## How to complete this task
Copy exactly the lines of the material below that run from the one containing "x clkdlybuf4s50_1, 38" through the one containing "post-place-cells = 342". Copy no other lines.

━━━━━━

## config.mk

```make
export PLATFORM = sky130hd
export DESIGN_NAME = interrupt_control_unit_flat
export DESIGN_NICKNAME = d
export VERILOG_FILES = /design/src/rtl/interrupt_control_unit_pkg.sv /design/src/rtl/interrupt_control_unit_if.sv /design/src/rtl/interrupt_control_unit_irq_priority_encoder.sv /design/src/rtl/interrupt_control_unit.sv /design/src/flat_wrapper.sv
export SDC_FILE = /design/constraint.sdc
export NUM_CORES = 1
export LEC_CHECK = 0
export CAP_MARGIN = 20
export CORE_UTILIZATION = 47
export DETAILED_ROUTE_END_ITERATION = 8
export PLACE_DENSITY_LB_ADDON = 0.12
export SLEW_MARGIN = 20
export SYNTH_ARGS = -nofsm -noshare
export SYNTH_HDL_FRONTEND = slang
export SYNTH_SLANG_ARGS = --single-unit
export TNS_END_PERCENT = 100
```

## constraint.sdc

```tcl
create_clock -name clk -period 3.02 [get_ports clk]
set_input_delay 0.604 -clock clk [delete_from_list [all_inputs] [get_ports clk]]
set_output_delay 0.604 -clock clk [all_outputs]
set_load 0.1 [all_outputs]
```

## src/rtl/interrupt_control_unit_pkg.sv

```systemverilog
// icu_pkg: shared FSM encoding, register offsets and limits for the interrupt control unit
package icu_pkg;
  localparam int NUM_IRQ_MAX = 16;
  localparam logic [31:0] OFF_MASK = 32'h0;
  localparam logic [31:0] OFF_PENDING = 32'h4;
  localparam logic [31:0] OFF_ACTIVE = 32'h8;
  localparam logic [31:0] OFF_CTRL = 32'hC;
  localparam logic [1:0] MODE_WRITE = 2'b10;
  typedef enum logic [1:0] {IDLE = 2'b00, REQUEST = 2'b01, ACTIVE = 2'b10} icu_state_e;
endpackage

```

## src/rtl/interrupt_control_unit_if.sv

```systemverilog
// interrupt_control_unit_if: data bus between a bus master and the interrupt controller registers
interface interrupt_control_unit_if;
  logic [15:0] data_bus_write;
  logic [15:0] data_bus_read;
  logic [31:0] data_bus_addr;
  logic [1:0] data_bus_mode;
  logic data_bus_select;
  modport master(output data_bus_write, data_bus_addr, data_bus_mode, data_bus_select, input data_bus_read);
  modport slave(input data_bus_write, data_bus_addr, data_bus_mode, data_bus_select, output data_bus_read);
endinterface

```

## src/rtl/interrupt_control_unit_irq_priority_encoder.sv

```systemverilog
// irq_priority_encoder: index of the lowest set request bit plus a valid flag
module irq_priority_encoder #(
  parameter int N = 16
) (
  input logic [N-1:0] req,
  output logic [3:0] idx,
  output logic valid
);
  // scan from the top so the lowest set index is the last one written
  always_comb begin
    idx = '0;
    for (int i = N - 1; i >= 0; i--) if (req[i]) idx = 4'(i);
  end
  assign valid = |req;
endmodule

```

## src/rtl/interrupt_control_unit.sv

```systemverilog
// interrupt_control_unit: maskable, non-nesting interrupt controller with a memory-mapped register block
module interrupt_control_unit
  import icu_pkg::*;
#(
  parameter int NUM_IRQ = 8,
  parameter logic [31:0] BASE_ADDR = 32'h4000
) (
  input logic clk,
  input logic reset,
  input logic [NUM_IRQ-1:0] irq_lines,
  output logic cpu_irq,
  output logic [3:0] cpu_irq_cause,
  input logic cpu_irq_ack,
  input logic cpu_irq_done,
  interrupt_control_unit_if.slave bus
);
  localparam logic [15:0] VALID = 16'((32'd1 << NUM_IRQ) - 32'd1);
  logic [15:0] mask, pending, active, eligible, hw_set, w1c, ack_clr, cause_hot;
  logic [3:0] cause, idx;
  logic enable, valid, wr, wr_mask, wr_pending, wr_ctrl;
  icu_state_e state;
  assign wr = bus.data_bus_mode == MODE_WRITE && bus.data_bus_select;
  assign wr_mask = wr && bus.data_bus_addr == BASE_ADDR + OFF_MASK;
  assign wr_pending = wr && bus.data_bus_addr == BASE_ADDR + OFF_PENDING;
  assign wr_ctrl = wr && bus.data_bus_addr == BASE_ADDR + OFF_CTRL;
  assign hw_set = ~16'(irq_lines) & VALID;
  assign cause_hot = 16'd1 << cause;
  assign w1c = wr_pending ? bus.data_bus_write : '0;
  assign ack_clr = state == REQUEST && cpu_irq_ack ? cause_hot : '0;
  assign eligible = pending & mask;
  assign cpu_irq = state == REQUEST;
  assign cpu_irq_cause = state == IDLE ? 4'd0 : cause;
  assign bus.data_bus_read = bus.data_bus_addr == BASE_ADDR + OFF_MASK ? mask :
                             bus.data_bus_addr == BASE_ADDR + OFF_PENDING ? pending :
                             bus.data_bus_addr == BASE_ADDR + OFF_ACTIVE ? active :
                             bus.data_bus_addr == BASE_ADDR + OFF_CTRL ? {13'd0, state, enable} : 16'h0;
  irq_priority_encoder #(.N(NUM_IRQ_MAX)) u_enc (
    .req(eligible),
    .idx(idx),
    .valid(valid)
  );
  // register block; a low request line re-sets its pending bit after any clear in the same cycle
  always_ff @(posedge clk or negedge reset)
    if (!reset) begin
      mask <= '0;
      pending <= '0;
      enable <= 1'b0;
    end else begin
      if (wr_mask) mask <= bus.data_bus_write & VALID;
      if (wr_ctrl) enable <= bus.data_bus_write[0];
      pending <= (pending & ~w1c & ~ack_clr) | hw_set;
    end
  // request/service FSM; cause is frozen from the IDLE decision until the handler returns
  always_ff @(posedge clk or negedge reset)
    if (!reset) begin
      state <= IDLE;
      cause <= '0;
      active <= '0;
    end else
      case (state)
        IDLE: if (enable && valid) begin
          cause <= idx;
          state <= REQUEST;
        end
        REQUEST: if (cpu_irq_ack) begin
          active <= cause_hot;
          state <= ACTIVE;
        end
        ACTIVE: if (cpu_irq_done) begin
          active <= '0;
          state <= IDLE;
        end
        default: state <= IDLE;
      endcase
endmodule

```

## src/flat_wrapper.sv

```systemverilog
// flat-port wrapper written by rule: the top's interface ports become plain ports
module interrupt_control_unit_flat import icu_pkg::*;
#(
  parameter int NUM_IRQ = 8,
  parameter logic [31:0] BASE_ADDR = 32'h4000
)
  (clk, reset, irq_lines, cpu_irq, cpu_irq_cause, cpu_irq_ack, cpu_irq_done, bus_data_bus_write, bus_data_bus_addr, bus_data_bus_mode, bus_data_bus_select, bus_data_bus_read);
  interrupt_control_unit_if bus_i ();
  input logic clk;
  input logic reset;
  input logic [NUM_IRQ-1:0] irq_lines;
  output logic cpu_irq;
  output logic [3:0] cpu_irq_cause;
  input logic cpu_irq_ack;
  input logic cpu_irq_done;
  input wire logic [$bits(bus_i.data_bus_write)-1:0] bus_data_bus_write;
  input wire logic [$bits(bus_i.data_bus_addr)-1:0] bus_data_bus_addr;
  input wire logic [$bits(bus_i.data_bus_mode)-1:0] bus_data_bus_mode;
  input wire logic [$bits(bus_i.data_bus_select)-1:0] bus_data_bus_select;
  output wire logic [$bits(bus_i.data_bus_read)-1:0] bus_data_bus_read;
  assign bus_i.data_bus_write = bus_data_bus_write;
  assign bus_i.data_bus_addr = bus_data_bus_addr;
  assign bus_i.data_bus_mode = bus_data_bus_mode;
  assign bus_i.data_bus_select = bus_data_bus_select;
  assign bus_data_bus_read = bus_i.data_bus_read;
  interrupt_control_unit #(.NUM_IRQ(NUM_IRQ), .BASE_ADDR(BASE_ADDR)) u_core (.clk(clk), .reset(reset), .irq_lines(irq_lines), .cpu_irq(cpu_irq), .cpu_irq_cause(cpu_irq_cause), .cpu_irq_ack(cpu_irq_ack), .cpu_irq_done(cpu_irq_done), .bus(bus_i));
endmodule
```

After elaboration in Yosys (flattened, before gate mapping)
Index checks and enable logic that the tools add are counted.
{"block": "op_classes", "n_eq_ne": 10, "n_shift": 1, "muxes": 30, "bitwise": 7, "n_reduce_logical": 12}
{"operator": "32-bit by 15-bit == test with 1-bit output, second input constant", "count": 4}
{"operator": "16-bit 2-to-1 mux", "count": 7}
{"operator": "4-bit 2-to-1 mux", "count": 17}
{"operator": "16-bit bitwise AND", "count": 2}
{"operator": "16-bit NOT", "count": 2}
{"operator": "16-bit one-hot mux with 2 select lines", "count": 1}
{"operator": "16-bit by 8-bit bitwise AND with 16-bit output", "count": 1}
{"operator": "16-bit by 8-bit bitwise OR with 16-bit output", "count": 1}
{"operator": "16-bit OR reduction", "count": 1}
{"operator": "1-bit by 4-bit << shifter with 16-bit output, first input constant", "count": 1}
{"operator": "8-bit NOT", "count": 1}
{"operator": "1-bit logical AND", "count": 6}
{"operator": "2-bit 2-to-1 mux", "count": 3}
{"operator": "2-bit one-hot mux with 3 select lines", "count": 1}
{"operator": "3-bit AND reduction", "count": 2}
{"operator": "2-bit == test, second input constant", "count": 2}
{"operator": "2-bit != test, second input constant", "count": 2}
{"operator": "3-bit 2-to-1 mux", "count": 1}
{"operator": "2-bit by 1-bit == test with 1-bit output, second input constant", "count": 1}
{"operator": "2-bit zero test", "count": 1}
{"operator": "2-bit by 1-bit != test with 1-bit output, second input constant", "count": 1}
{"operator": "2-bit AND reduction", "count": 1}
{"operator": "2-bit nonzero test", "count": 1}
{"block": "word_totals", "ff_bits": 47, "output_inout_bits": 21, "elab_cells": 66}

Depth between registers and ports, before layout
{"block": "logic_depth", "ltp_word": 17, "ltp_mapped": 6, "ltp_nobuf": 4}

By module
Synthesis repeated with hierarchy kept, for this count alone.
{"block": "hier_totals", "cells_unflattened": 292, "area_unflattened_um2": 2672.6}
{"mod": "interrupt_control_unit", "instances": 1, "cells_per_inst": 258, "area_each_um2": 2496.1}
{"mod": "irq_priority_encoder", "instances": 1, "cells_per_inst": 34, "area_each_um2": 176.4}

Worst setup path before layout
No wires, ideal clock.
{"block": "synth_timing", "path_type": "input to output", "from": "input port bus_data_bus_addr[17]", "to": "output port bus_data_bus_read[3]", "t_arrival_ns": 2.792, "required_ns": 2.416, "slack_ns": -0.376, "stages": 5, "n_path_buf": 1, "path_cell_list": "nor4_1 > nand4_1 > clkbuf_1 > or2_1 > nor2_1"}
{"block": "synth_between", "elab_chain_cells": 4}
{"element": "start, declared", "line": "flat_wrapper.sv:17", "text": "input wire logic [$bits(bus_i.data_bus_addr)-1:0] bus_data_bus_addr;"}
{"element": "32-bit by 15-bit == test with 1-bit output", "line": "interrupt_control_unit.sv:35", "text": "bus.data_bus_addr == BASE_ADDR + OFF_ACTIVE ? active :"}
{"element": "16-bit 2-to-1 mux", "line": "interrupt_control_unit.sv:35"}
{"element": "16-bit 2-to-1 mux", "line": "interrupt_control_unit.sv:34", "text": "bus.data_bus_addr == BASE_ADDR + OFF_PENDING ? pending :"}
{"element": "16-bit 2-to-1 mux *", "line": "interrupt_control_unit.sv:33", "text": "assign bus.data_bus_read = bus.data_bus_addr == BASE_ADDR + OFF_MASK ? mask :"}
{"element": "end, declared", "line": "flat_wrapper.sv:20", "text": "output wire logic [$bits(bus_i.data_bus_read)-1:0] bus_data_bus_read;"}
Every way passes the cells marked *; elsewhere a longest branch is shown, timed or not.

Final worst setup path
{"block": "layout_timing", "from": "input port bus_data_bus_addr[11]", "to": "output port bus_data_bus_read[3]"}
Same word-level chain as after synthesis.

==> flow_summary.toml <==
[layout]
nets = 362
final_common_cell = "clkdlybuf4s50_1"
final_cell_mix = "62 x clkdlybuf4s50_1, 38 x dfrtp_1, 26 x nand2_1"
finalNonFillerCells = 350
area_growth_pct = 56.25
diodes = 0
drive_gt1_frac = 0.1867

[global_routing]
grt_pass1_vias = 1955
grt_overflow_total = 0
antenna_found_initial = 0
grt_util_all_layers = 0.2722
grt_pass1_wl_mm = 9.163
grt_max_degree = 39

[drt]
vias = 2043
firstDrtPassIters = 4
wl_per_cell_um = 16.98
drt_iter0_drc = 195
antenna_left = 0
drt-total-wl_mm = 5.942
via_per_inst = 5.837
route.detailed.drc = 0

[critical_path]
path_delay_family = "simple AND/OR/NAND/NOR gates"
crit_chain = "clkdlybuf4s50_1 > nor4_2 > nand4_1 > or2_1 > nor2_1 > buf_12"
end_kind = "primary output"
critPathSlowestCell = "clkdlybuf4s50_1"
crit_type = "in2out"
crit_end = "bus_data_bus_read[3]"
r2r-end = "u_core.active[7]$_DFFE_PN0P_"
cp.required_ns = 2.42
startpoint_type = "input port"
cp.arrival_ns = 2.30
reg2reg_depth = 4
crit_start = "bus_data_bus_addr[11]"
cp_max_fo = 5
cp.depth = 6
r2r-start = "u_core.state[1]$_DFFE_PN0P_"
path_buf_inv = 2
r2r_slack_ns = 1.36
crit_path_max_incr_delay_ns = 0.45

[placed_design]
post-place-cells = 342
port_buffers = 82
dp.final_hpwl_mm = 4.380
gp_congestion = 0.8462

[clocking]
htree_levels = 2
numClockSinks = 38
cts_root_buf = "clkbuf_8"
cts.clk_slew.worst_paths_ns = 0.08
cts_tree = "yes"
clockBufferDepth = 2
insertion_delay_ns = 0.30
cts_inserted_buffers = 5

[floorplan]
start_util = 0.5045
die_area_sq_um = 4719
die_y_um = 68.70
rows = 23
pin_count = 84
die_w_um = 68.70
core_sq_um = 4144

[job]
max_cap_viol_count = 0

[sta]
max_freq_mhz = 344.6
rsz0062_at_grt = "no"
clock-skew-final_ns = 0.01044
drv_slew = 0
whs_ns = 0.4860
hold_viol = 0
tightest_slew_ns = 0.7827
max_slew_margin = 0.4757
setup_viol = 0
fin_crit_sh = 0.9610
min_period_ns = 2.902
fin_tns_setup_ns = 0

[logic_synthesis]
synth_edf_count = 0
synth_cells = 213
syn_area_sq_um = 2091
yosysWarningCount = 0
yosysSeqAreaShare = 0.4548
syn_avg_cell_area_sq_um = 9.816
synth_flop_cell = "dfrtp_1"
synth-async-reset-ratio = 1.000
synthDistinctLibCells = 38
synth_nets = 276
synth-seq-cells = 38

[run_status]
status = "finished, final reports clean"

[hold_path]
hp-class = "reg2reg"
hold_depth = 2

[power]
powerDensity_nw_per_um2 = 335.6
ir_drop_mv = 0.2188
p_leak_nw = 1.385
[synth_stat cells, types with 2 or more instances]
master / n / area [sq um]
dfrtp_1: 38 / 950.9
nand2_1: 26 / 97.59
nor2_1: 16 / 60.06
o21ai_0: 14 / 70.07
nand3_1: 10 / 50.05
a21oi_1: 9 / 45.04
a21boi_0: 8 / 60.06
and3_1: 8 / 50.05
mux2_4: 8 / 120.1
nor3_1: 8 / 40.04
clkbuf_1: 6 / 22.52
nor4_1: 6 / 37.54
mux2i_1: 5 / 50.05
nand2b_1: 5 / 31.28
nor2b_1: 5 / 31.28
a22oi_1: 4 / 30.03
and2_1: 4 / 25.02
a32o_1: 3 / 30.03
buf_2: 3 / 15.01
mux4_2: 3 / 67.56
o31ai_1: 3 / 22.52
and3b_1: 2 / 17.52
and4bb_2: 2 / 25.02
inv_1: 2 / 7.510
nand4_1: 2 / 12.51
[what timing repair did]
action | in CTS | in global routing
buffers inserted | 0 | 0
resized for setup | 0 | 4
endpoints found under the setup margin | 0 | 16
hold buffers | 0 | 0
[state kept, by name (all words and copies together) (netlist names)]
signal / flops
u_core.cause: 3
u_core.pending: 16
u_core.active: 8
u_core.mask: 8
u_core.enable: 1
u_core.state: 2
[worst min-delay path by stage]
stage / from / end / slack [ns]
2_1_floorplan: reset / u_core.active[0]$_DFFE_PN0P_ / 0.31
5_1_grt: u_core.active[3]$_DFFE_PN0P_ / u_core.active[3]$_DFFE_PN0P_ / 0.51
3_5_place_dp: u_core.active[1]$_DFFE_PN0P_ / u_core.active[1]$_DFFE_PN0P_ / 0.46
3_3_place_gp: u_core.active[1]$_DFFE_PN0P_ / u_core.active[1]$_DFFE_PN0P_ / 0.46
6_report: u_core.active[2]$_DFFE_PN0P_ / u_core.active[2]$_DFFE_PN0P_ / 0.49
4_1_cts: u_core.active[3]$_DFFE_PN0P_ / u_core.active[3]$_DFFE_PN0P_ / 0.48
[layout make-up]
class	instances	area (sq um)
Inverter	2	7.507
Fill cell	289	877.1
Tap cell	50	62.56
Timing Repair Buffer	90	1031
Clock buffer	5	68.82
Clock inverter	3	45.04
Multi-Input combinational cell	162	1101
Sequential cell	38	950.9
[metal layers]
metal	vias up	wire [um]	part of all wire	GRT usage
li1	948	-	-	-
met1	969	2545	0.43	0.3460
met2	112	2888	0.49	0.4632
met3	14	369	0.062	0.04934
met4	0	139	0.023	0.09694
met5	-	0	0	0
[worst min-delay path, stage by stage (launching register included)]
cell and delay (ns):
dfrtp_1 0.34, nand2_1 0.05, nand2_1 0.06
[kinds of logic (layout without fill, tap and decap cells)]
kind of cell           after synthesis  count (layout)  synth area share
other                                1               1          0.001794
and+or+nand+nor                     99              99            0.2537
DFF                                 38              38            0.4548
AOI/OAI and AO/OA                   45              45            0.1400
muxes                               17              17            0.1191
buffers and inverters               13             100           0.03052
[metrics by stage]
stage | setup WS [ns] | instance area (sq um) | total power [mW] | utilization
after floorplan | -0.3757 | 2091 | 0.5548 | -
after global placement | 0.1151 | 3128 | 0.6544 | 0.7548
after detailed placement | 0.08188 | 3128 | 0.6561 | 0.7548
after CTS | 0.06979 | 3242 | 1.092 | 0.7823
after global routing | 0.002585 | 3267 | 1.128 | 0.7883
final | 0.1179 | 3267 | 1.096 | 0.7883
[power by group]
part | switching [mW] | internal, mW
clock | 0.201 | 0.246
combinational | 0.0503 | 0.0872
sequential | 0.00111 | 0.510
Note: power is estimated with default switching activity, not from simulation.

━━━━━━

## Output for this exercise
final_cell_mix = "62 x clkdlybuf4s50_1, 38 x dfrtp_1, 26 x nand2_1"
finalNonFillerCells = 350
area_growth_pct = 56.25
diodes = 0
drive_gt1_frac = 0.1867

[global_routing]
grt_pass1_vias = 1955
grt_overflow_total = 0
antenna_found_initial = 0
grt_util_all_layers = 0.2722
grt_pass1_wl_mm = 9.163
grt_max_degree = 39

[drt]
vias = 2043
firstDrtPassIters = 4
wl_per_cell_um = 16.98
drt_iter0_drc = 195
antenna_left = 0
drt-total-wl_mm = 5.942
via_per_inst = 5.837
route.detailed.drc = 0

[critical_path]
path_delay_family = "simple AND/OR/NAND/NOR gates"
crit_chain = "clkdlybuf4s50_1 > nor4_2 > nand4_1 > or2_1 > nor2_1 > buf_12"
end_kind = "primary output"
critPathSlowestCell = "clkdlybuf4s50_1"
crit_type = "in2out"
crit_end = "bus_data_bus_read[3]"
r2r-end = "u_core.active[7]$_DFFE_PN0P_"
cp.required_ns = 2.42
startpoint_type = "input port"
cp.arrival_ns = 2.30
reg2reg_depth = 4
crit_start = "bus_data_bus_addr[11]"
cp_max_fo = 5
cp.depth = 6
r2r-start = "u_core.state[1]$_DFFE_PN0P_"
path_buf_inv = 2
r2r_slack_ns = 1.36
crit_path_max_incr_delay_ns = 0.45

[placed_design]
post-place-cells = 342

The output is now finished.